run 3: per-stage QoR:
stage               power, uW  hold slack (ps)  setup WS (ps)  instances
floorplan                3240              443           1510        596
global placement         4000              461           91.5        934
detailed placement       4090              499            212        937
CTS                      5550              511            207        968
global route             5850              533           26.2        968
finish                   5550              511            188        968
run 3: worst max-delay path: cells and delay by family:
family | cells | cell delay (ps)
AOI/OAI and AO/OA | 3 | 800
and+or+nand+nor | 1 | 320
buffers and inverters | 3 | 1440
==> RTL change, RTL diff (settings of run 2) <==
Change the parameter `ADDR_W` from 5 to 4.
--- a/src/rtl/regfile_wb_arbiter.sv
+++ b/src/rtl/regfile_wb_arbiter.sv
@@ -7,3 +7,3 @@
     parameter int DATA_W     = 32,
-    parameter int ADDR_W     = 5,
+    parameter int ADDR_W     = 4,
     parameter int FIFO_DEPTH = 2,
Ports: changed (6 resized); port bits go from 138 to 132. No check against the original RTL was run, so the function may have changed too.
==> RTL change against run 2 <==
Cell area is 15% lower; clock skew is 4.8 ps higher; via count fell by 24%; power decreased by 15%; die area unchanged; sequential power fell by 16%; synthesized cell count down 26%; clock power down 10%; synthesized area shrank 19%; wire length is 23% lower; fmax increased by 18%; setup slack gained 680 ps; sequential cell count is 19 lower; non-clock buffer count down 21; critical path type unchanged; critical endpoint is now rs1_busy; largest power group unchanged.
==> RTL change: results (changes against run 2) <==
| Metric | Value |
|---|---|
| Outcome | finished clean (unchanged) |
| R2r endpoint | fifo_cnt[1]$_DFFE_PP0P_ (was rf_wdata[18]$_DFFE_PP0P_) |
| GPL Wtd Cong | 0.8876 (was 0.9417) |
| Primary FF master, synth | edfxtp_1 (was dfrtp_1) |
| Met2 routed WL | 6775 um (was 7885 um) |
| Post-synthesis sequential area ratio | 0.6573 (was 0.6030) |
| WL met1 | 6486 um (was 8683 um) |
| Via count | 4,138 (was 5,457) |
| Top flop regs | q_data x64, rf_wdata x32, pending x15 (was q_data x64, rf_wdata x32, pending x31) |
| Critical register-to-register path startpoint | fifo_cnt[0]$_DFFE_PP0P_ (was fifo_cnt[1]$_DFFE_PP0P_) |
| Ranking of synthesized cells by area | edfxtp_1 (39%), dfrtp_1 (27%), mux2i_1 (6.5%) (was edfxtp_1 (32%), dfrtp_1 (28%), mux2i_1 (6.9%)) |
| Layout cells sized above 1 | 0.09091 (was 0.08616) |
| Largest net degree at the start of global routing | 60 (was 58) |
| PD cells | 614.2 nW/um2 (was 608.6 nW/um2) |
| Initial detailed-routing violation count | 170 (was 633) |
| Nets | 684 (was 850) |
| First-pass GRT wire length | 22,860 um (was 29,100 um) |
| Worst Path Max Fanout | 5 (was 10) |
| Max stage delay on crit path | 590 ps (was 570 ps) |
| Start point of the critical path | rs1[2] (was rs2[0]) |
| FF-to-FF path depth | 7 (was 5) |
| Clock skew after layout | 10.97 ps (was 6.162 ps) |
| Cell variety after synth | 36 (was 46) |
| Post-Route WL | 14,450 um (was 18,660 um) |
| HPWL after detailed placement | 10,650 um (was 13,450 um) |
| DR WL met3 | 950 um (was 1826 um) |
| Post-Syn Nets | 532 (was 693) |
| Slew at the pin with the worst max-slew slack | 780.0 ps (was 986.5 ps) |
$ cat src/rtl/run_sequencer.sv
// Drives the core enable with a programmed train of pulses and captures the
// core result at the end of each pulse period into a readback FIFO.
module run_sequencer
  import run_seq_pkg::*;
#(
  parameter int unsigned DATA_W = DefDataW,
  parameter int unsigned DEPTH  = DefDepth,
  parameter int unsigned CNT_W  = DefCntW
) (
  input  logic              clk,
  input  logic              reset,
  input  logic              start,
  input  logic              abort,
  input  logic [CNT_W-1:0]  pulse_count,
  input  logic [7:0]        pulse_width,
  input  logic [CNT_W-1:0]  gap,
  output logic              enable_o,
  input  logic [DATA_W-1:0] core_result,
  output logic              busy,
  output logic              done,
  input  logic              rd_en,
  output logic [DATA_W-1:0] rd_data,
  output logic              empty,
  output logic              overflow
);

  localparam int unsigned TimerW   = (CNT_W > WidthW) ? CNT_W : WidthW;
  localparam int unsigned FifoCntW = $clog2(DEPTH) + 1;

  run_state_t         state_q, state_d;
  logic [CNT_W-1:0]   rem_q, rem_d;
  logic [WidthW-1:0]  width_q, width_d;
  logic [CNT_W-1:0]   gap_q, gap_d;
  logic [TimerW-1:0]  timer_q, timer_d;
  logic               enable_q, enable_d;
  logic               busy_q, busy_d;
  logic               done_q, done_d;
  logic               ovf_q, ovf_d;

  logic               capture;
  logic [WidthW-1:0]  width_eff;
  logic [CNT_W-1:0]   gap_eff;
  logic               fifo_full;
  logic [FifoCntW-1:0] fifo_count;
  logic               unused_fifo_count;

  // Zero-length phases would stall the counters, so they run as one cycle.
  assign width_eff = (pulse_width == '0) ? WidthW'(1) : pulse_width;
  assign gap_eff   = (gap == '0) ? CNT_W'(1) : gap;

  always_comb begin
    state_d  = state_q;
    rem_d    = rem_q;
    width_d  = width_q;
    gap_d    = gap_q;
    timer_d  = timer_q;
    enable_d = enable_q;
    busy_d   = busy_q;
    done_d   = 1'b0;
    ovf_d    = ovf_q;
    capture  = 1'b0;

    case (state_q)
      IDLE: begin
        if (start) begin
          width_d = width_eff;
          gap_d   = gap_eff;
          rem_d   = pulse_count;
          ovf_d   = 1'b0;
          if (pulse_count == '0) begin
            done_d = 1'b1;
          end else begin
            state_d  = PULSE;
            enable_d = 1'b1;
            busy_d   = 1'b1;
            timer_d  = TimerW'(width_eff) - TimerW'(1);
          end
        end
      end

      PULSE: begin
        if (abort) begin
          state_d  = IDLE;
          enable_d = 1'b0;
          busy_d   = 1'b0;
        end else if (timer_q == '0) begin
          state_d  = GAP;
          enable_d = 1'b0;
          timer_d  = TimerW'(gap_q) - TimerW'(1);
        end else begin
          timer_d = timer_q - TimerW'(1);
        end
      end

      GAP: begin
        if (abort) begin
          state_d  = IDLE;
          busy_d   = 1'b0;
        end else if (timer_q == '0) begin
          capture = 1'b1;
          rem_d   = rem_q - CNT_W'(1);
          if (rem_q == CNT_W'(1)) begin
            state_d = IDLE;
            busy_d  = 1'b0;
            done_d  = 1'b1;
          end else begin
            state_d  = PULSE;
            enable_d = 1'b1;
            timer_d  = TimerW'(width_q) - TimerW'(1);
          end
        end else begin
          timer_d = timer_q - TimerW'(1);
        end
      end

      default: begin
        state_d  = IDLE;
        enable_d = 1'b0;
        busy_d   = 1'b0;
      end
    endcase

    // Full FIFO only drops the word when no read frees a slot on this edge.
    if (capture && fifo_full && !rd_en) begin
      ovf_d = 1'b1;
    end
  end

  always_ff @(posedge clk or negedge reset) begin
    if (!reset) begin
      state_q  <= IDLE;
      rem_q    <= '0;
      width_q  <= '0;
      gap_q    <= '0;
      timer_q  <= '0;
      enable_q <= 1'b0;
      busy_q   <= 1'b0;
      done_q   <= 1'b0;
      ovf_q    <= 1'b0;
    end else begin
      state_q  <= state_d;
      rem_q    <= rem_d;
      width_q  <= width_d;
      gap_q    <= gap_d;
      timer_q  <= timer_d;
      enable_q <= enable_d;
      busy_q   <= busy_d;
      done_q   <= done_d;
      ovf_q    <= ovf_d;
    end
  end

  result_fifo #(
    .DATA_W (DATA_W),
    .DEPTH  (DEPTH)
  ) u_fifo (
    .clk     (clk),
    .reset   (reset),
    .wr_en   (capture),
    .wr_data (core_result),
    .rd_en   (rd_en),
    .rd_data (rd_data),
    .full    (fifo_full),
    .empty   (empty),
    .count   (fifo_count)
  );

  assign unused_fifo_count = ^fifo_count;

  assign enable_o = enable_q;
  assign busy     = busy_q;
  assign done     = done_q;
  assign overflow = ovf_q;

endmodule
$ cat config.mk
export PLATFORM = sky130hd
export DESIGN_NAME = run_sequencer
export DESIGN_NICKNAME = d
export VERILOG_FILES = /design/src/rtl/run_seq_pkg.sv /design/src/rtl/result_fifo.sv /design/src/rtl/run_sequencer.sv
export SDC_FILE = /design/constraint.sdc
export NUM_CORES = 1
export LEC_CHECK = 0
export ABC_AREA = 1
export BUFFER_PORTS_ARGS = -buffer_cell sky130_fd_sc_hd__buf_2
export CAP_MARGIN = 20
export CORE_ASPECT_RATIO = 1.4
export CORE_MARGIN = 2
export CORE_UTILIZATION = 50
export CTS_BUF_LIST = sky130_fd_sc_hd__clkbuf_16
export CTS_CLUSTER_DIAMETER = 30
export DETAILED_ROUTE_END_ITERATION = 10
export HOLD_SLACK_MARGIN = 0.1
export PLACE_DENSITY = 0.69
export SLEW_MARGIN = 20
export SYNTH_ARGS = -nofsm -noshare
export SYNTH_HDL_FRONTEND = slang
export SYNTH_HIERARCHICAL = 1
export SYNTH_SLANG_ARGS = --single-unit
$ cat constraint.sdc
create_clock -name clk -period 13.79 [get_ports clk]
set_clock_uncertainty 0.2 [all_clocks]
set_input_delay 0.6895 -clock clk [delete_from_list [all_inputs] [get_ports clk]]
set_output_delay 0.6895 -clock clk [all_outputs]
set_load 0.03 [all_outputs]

========================================

Could you reproduce exactly the lines of the entries above, from the one with "7 (was 5) |" through the one with "(was 693) |", and nothing else?

| FF-to-FF path depth | 7 (was 5) |
| Clock skew after layout | 10.97 ps (was 6.162 ps) |
| Cell variety after synth | 36 (was 46) |
| Post-Route WL | 14,450 um (was 18,660 um) |
| HPWL after detailed placement | 10,650 um (was 13,450 um) |
| DR WL met3 | 950 um (was 1826 um) |
| Post-Syn Nets | 532 (was 693) |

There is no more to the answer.